RocketStack: Level-aware Deep Recursive Ensemble Learning Architecture
arXiv:2506.16965v3 Announce Type: replace-cross
Abstract: Ensemble learning remains a cornerstone of machine learning, with stacking used to integrate predictions from multiple base learners through a meta-model. However, deep stacking remains uncommon due to feature redundancy, complexity, and computational burden. To address these limitations, RocketStack is introduced as a level-aware recursive stacking architecture explored up to ten stacking levels, extending beyond prior architectures. At level 1, base-learner predictions are fused with original features; at later levels, weaker learners are incrementally pruned using out-of-fold (OOF) scores. To curb early saturation, pruning is regularized by applying Gaussian perturbations at two noise scales to OOF scores prior to model selection for next-level stacking, alongside deterministic pruning. To control feature growth, periodic compression is applied at levels 3, 6, and 9 using Simple, Fast, Efficient (SFE) filtering, attention-based selection, and autoencoders. Across 33 datasets (23 binary, 10 multi-class), increasing accuracy with depth is confirmed by linear mixed-effects trend tests, and the best meta-model per level increasingly outperforms the best standalone ensemble. OOF-perturbed pruning is found to improve stability and late-level gains, while periodic compression is found to yield substantial runtime and dimensionality reductions with minimal accuracy drop.

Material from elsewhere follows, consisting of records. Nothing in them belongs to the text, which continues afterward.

**src/rtl/gbsha_fir_pkg.sv**
```systemverilog
// gbsha_fir_pkg: shared FIR state encoding and fixed-point helpers
// Provides the controller state type, the accumulator width rule and
// 64-bit round/saturate helpers that the output stage narrows afterwards.
package gbsha_fir_pkg;
    typedef enum logic [1:0] {LOAD, IDLE, MAC, OUT} state_t;
    function automatic int bw_acc(input int bw_in, input int n_taps);
        return 2 * bw_in + $clog2(n_taps);
    endfunction
    function automatic logic signed [63:0] round_shift(input logic signed [63:0] a, input int shift);
        return shift == 0 ? a : (a + (64'sd1 <<< (shift - 1))) >>> shift;
    endfunction
    function automatic logic signed [63:0] saturate(input logic signed [63:0] a, input int bw_out);
        logic signed [63:0] hi;
        logic signed [63:0] lo;
        hi = (64'sd1 <<< (bw_out - 1)) - 64'sd1;
        lo = -hi - 64'sd1;
        return a > hi ? hi : a < lo ? lo : a;
    endfunction
endpackage

```
**src/rtl/gbsha_fir_round_sat.sv**
```systemverilog
// gbsha_fir_round_sat: round half toward +inf, arithmetic shift, saturate to output width
// Ports: acc (BW_ACC signed accumulator in), y (BW_OUT signed result out).
module gbsha_fir_round_sat
    import gbsha_fir_pkg::*;
#(
    parameter int BW_ACC = 16,
    parameter int BW_OUT = 8,
    parameter int SHIFT  = 0
) (
    input  logic signed [BW_ACC-1:0] acc,
    output logic signed [BW_OUT-1:0] y
);
    assign y = BW_OUT'(saturate(round_shift(64'(acc), SHIFT), BW_OUT));
endmodule

```
**src/rtl/gbsha_top.sv**
```systemverilog
// gbsha_top: 8-in/8-out tile wrapper around gbsha_fir_mac
// Ports: io_in[0] clk, io_in[1] reset, io_in[7:2] x_in; io_out is y_out.
// Samples are always valid and reload is never requested from the tile pins.
module gbsha_top (
    input  logic [7:0] io_in,
    output logic [7:0] io_out
);
    logic unused_ready, unused_coef_loaded, unused_y_valid, unused_overrun;
    logic signed [7:0] y;
    assign io_out = y;
    gbsha_fir_mac u_fir (
        .clk         (io_in[0]),
        .reset       (io_in[1]),
        .x_in        (io_in[7:2]),
        .x_valid     (1'b1),
        .reload      (1'b0),
        .ready       (unused_ready),
        .coef_loaded (unused_coef_loaded),
        .y_out       (y),
        .y_valid     (unused_y_valid),
        .overrun     (unused_overrun)
    );
endmodule

```
**src/rtl/gbsha_fir_mac.sv**
```systemverilog
// gbsha_fir_mac: N-tap FIR with serial coefficient load and one time-shared MAC
// Ports: clk, reset (sync, active-high); x_in/x_valid coefficient or sample in;
// reload returns to coefficient loading; ready, coef_loaded status; y_out/y_valid
// registered result with one-cycle strobe; overrun sticky dropped-sample flag.
module gbsha_fir_mac
    import gbsha_fir_pkg::*;
#(
    parameter int N_TAPS = 4,
    parameter int BW_in  = 6,
    parameter int BW_out = 8,
    parameter int SHIFT  = 0
) (
    input  logic                     clk,
    input  logic                     reset,
    input  logic signed [BW_in-1:0]  x_in,
    input  logic                     x_valid,
    input  logic                     reload,
    output logic                     ready,
    output logic                     coef_loaded,
    output logic signed [BW_out-1:0] y_out,
    output logic                     y_valid,
    output logic                     overrun
);
    localparam int BW_ACC = bw_acc(BW_in, N_TAPS);
    localparam int IW = $clog2(N_TAPS);
    localparam logic [IW-1:0] LAST = IW'(N_TAPS - 1);
    state_t state, state_n;
    logic [IW-1:0] idx, k;
    logic signed [BW_in-1:0] c [N_TAPS];
    logic signed [BW_in-1:0] x [N_TAPS];
    logic signed [BW_ACC-1:0] acc;
    logic signed [2*BW_in-1:0] prod;
    logic signed [BW_out-1:0] y_rs;
    assign prod = x[k] * c[k];
    gbsha_fir_round_sat #(.BW_ACC(BW_ACC), .BW_OUT(BW_out), .SHIFT(SHIFT)) u_round_sat (
        .acc (acc),
        .y   (y_rs)
    );
    // reload takes priority over a coincident sample in IDLE and over a write in LOAD
    always_comb begin
        state_n = state;
        ready = state == LOAD || state == IDLE;
        if (state == LOAD)
            state_n = x_valid && !reload && idx == LAST ? IDLE : LOAD;
        else if (state == IDLE)
            state_n = reload ? LOAD : x_valid ? MAC : IDLE;
        else if (state == MAC)
            state_n = k == LAST ? OUT : MAC;
        else
            state_n = IDLE;
    end
    always_ff @(posedge clk) begin
        if (reset) begin
            state <= LOAD;
            idx <= '0;
            k <= '0;
            acc <= '0;
            y_out <= '0;
            y_valid <= 1'b0;
            overrun <= 1'b0;
            coef_loaded <= 1'b0;
            for (int i = 0; i < N_TAPS; i++) begin
                c[i] <= '0;
                x[i] <= '0;
            end
        end else begin
            state <= state_n;
            y_valid <= state == OUT;
            if (x_valid && !ready)
                overrun <= 1'b1;
            if (state == LOAD) begin
                if (reload)
                    idx <= '0;
                else if (x_valid) begin
                    c[idx] <= x_in;
                    idx <= idx == LAST ? '0 : idx + 1'b1;
                    if (idx == LAST)
                        coef_loaded <= 1'b1;
                end
            end else if (state == IDLE) begin
                if (reload) begin
                    for (int i = 0; i < N_TAPS; i++)
                        x[i] <= '0;
                    acc <= '0;
                    idx <= '0;
                    coef_loaded <= 1'b0;
                end else if (x_valid) begin
                    x[0] <= x_in;
                    for (int i = 1; i < N_TAPS; i++)
                        x[i] <= x[i-1];
                    acc <= '0;
                    k <= '0;
                end
            end else if (state == MAC) begin
                acc <= acc + {{(BW_ACC - 2*BW_in){prod[2*BW_in-1]}}, prod};
                k <= k + 1'b1;
            end else
                y_out <= y_rs;
        end
    end
endmodule

```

At the deepest level, accuracy slightly surpasses established deep tabular baselines. When hyperparameter optimization is performed on baseline models, early performance is boosted; however, untuned RocketStack closes the gap with depth and remains competitive at later levels. It achieves deep recursive stacking with sublinear computational growth and provides a modular, depth-aware foundation for scalable decision fusion as model pools and feature spaces evolve.